Che all’interno dell’Udc l’aria era pesante si era capito con le dimissioni in massa di autorevoli esponenti del partito di Casini, avvenuta circa tre settimana fa a Ragusa (tra questi, anche l’ex presidente della provincia, Franco Antoci).

Anche a Vittoria si vivono giorni non sereni.

Il segretario cittadino, Salvo Barrano se la prende con il  segretario provinciale Pinuccio Lavima. Barrano accusa Lavima di aver fatto delle scelte (tra cui quella di non prevedere nessun candidato ibleo in posizione utile) che non ha portato gli elettori a scegliere l’Udc.
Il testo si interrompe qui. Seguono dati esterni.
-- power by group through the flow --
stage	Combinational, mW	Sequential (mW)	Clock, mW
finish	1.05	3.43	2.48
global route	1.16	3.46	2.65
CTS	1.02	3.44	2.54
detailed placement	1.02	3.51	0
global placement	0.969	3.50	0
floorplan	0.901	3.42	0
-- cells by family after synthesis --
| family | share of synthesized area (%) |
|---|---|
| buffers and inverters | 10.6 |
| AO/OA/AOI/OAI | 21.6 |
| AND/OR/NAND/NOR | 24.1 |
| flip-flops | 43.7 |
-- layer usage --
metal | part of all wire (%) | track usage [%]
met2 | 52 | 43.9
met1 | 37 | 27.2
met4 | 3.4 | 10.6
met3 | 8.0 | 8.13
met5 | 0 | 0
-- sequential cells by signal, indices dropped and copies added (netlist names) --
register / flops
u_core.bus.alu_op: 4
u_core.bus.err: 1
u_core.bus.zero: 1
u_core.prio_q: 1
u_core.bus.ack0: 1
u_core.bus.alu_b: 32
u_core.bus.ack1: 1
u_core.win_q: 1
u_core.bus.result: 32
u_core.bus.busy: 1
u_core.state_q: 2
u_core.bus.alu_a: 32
**config.mk**
```make
export PLATFORM = sky130hd
export DESIGN_NAME = idwt
export DESIGN_NICKNAME = d
export VERILOG_FILES = /design/src/rtl/idwt_pkg.sv /design/src/rtl/idwt_sat_clip.sv /design/src/rtl/idwt.sv
export SDC_FILE = /design/constraint.sdc
export NUM_CORES = 1
export LEC_CHECK = 0
export ABC_CLOCK_PERIOD_IN_PS = 2000
export BUFFER_PORTS_ARGS = -buffer_cell sky130_fd_sc_hd__buf_2
export CORE_UTILIZATION = 30
export DETAILED_ROUTE_END_ITERATION = 16
export PLACE_DENSITY_LB_ADDON = 0.05
export SLEW_MARGIN = 20
export SYNTH_ARGS = -nofsm -noshare
export SYNTH_HDL_FRONTEND = slang
export SYNTH_SLANG_ARGS = --single-unit
export TNS_END_PERCENT = 30
```
**constraint.sdc**
```tcl
create_clock -name clk -period 2 [get_ports clk]
set_input_delay 0.4 -clock clk [delete_from_list [all_inputs] [get_ports clk]]
set_output_delay 0.4 -clock clk [all_outputs]
set_load 0.005 [all_outputs]
```
--- config.mk ---
export PLATFORM = sky130hd
export DESIGN_NAME = p_mem_ctrl
export DESIGN_NICKNAME = d
export VERILOG_FILES = /design/src/rtl/p_mem_ctrl.sv
export SDC_FILE = /design/constraint.sdc
export NUM_CORES = 1
export LEC_CHECK = 0
export BUFFER_PORTS_ARGS = -buffer_cell sky130_fd_sc_hd__buf_4
export CAP_MARGIN = 20
export CELL_PAD_IN_SITES_DETAIL_PLACEMENT = 1
export CELL_PAD_IN_SITES_GLOBAL_PLACEMENT = 1
export CORE_ASPECT_RATIO = 0.6
export CORE_MARGIN = 3
export CORE_UTILIZATION = 35
export CTS_CLUSTER_DIAMETER = 150
export DETAILED_ROUTE_END_ITERATION = 6
export PLACE_DENSITY_LB_ADDON = 0.1
export RECOVER_POWER = 25
export REMOVE_ABC_BUFFERS = 1
export SETUP_SLACK_MARGIN = 0.2
export SYNTH_ARGS = -nofsm -noshare
export SYNTH_HDL_FRONTEND = slang
export SYNTH_SLANG_ARGS = --single-unit
--- constraint.sdc ---
create_clock -name clk_in -period 4.6 [get_ports clk_in]
set_input_delay 0 -clock clk_in [delete_from_list [all_inputs] [get_ports clk_in]]
set_output_delay 0 -clock clk_in [all_outputs]
set_load 0.01 [all_outputs]
===== src/rtl/calc_ctrl.sv =====
// Button-driven calculator: debounced up/down/enter/clear, latched result, 4-digit hex scan.
// Define CALC_MUL_EN to compile in the multiplier (op code 7); otherwise codes are 0..6.
module calc_ctrl #(
    parameter int unsigned W         = 4,
    parameter int unsigned DB_CYCLES = 1000000,
    parameter int unsigned REFRESH   = 100000
) (
    input  logic           clk,
    input  logic           rst,
    input  logic [W-1:0]   a,
    input  logic [W-1:0]   b,
    input  logic           up,
    input  logic           down,
    input  logic           enter,
    input  logic           clear,
    output logic [2:0]     op_code,
    output logic [2*W-1:0] result,
    output logic           valid,
    output logic [3:0]     an,
    output logic [7:0]     seg
);

    localparam int unsigned RW  = 2 * W;
    localparam int unsigned CW  = $clog2(DB_CYCLES + 1);
    localparam int unsigned RCW = $clog2(REFRESH + 1);
`ifdef CALC_MUL_EN
    localparam logic [2:0] OpMax = 3'd7;
`else
    localparam logic [2:0] OpMax = 3'd6;
`endif

    // ------------------------------------------------------------------
    // Button conditioning, bit order {clear, enter, down, up}
    // ------------------------------------------------------------------
    logic [3:0]    btn_raw;
    logic [3:0]    sync1_q, sync2_q;
    logic [1:0]    vld_q;
    logic [3:0]    level_q, level_d;
    logic [3:0]    armed_q, armed_d;
    logic [3:0]    qual;
    logic [3:0]    pulse;
    logic [CW-1:0] cnt_q [4];
    logic [CW-1:0] cnt_d [4];

    assign btn_raw = {clear, enter, down, up};

    always_ff @(posedge clk) begin
        if (rst) begin
            sync1_q <= '0;
            sync2_q <= '0;
            vld_q   <= '0;
            level_q <= '0;
            armed_q <= '0;
            for (int i = 0; i < 4; i++) cnt_q[i] <= '0;
        end else begin
            sync1_q <= btn_raw;
            sync2_q <= sync1_q;
            vld_q   <= {vld_q[0], 1'b1};
            level_q <= level_d;
            armed_q <= armed_d;
            for (int i = 0; i < 4; i++) cnt_q[i] <= cnt_d[i];
        end
    end

    // Until a button has been seen stably released after reset it stays disarmed,
    // so a button held through reset cannot fire.
    always_comb begin
        level_d = level_q;
        armed_d = armed_q;
        qual    = '0;
        pulse   = '0;
        for (int i = 0; i < 4; i++) begin
            cnt_d[i] = cnt_q[i];
            qual[i]  = armed_q[i] ? (sync2_q[i] != level_q[i]) : (vld_q[1] && !sync2_q[i]);
            if (!qual[i]) begin
                cnt_d[i] = '0;
            end else if (cnt_q[i] == CW'(DB_CYCLES - 1)) begin
                cnt_d[i] = '0;
                if (armed_q[i]) begin
                    level_d[i] = sync2_q[i];
                    pulse[i]   = sync2_q[i];
                end else begin
                    armed_d[i] = 1'b1;
                end
            end else begin
                cnt_d[i] = cnt_q[i] + CW'(1);
            end
        end
    end

    logic up_p, down_p, enter_p, clear_p;
    assign up_p    = pulse[0];
    assign down_p  = pulse[1];
    assign enter_p = pulse[2];
    assign clear_p = pulse[3];

    // ------------------------------------------------------------------
    // ALU and control registers
    // ------------------------------------------------------------------
    logic [2:0]    op_q, op_d;
    logic [RW-1:0] res_q, res_d;
    logic          valid_q, valid_d;
    logic [RW-1:0] a_ext, b_ext, calc;

    always_comb begin
        a_ext = RW'(a);
        b_ext = RW'(b);
        calc  = '0;
        case (op_q)
            3'd0: calc = a_ext + b_ext;
            3'd1: calc = a_ext - b_ext;
            3'd2: calc = a_ext & b_ext;
            3'd3: calc = a_ext | b_ext;
            3'd4: calc = a_ext ^ b_ext;
            3'd5: calc = (32'(b) >= RW) ? '0 : (a_ext << b);
            3'd6: calc = (32'(b) >= RW) ? '0 : (a_ext >> b);
`ifdef CALC_MUL_EN
            3'd7: calc = a_ext * b_ext;
`endif
            default: calc = '0;
        endcase
    end

    always_comb begin
        op_d    = op_q;
        res_d   = res_q;
        valid_d = valid_q;
        if (clear_p) begin
            op_d    = '0;
            res_d   = '0;
            valid_d = 1'b0;
        end else begin
            if (enter_p) begin
                res_d   = calc;
                valid_d = 1'b1;
            end
            if (up_p && !down_p) begin
                op_d = (op_q == OpMax) ? 3'd0 : op_q + 3'd1;
            end else if (down_p && !up_p) begin
                op_d = (op_q == 3'd0) ? OpMax : op_q - 3'd1;
            end
        end
    end

    always_ff @(posedge clk) begin
        if (rst) begin
            op_q    <= '0;
            res_q   <= '0;
            valid_q <= 1'b0;
        end else begin
            op_q    <= op_d;
            res_q   <= res_d;
            valid_q <= valid_d;
        end
    end

    // ------------------------------------------------------------------
    // Display scan
    // ------------------------------------------------------------------
    logic [RCW-1:0] ref_cnt_q;
    logic [1:0]     digit_q;
    logic [15:0]    res16;
    logic [3:0]     nib;
    logic [6:0]     pat;
    logic [3:0]     an_q, an_d;
    logic [7:0]     seg_q, seg_d;

    always_ff @(posedge clk) begin
        if (rst) begin
            ref_cnt_q <= '0;
            digit_q   <= '0;
        end else if (ref_cnt_q == RCW'(REFRESH - 1)) begin
            ref_cnt_q <= '0;
            digit_q   <= digit_q + 2'd1;
        end else begin
            ref_cnt_q <= ref_cnt_q + RCW'(1);
        end
    end

    assign res16 = 16'(res_q);
    assign nib   = res16[4*digit_q +: 4];

    // Active-high gfedcba pattern, inverted at the output
    always_comb begin
        pat = 7'h00;
        case (nib)
            4'h0: pat = 7'h3F;
            4'h1: pat = 7'h06;
            4'h2: pat = 7'h5B;
            4'h3: pat = 7'h4F;
            4'h4: pat = 7'h66;
            4'h5: pat = 7'h6D;
            4'h6: pat = 7'h7D;
            4'h7: pat = 7'h07;
            4'h8: pat = 7'h7F;
            4'h9: pat = 7'h6F;
            4'hA: pat = 7'h77;
            4'hB: pat = 7'h7C;
            4'hC: pat = 7'h39;
            4'hD: pat = 7'h5E;
            4'hE: pat = 7'h79;
            default: pat = 7'h71;
        endcase
    end

    always_comb begin
        an_d  = ~(4'b0001 << digit_q);
        seg_d = valid_q ? {1'b1, ~pat} : 8'b1011_1111;
    end

    always_ff @(posedge clk) begin
        if (rst) begin
            an_q  <= 4'hF;
            seg_q <= 8'hFF;
        end else begin
            an_q  <= an_d;
            seg_q <= seg_d;
        end
    end

    assign op_code = op_q;
    assign result  = res_q;
    assign valid   = valid_q;
    assign an      = an_q;
    assign seg     = seg_q;

endmodule
$ cat config.mk
export PLATFORM = sky130hd
export DESIGN_NAME = seg_disp_top
export DESIGN_NICKNAME = d
export VERILOG_FILES = /design/src/rtl/seg_disp_pkg.sv /design/src/rtl/seg_disp_seg_decoder.sv /design/src/rtl/seg_disp_top.sv
export SDC_FILE = /design/constraint.sdc
export NUM_CORES = 1
export LEC_CHECK = 0
export CORE_UTILIZATION = 46
export CTS_CLUSTER_DIAMETER = 100
export DETAILED_ROUTE_END_ITERATION = 10
export PLACE_DENSITY_LB_ADDON = 0.1
export SLEW_MARGIN = 10
export SYNTH_ARGS = -nofsm -noshare
export SYNTH_HDL_FRONTEND = slang
export SYNTH_SLANG_ARGS = --single-unit
$ cat constraint.sdc
create_clock -name clk -period 3.6 [get_ports clk]
set_clock_uncertainty 0.15 [all_clocks]
set_input_delay 0.9 -clock clk [delete_from_list [all_inputs] [get_ports clk]]
set_output_delay 0.9 -clock clk [all_outputs]
set_load 0.01 [all_outputs]
--- config.mk ---
export PLATFORM = sky130hd
export DESIGN_NAME = ft6336_i2c_target
export DESIGN_NICKNAME = d
export VERILOG_FILES = /design/src/rtl/ft6336_pkg.sv /design/src/rtl/i2c_line_filter.sv /design/src/rtl/ft6336_i2c_target.sv
export SDC_FILE = /design/constraint.sdc
export NUM_CORES = 1
export LEC_CHECK = 0
export ABC_AREA = 1
export CORE_MARGIN = 2
export CORE_UTILIZATION = 50
export DETAILED_ROUTE_END_ITERATION = 10
export GPL_ROUTABILITY_DRIVEN = 0
export GPL_TIMING_DRIVEN = 0
export HOLD_SLACK_MARGIN = 0.05
export PLACE_DENSITY_LB_ADDON = 0.05
export SKIP_LAST_GASP = 1
export SLEW_MARGIN = 20
export SYNTH_ARGS = -nofsm -noshare
export SYNTH_HDL_FRONTEND = slang
export SYNTH_SLANG_ARGS = --single-unit
--- constraint.sdc ---
create_clock -name clk -period 1.7 [get_ports clk]
set_input_delay 0.255 -clock clk [delete_from_list [all_inputs] [get_ports clk]]
set_output_delay 0.255 -clock clk [all_outputs]
set_load 0.005 [all_outputs]
## config.mk

```make
export PLATFORM = sky130hd
export DESIGN_NAME = hsid_x_scheduler_flat
export DESIGN_NICKNAME = d
export VERILOG_FILES = /design/src/rtl/hsid_pkg.sv /design/src/rtl/hsid_x_scheduler_if.sv /design/src/rtl/hsid_x_minmax.sv /design/src/rtl/hsid_x_scheduler.sv /design/src/flat_wrapper.sv
export SDC_FILE = /design/constraint.sdc
export NUM_CORES = 1
export LEC_CHECK = 0
export ABC_CLOCK_PERIOD_IN_PS = 12200
export CORE_MARGIN = 2
export CORE_UTILIZATION = 41
export CTS_BUF_LIST = sky130_fd_sc_hd__clkbuf_4 sky130_fd_sc_hd__clkbuf_8 sky130_fd_sc_hd__clkbuf_16
export CTS_CLUSTER_DIAMETER = 100
export CTS_CLUSTER_SIZE = 16
export DETAILED_ROUTE_END_ITERATION = 6
export GPL_TIMING_DRIVEN = 0
export MAX_ROUTING_LAYER = met4
export PLACE_DENSITY = 0.66
export SYNTH_ARGS = -nofsm -noshare
export SYNTH_HDL_FRONTEND = slang
export SYNTH_SLANG_ARGS = --single-unit
```

## constraint.sdc

```tcl
create_clock -name clk -period 12.2 [get_ports clk]
set_input_delay 3.05 -clock clk [delete_from_list [all_inputs] [get_ports clk]]
set_output_delay 3.05 -clock clk [all_outputs]
set_load 0.05 [all_outputs]
```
“Il partito provinciale ha subito una vera disfatta – afferma Barrano – conseguente ad una gestione verticistica e padronale del partito attuata dal segretario provinciale, per altro già dimissionario dallo scorso novembre, che ha preteso, contro la più elementare regola democratica della partecipazione, di avocare a sé ogni decisione sulle scelte di stretta competenza dei vari comuni e delegittimando di fatto, così come ha tentato di fare a Vittoria, gli organi territoriali. Tutto ciò ha determinato una vera e propria emorragia di consensi e l’autosospensione di una consistente e autorevole componente del Partito. Barrano chiede che Lavima reiteri le dimissioni e che convochi un congresso straordinario per dotare il partito di nuovi organi, già prima delle elezioni amministrative che si terranno nei prossimi mesi”.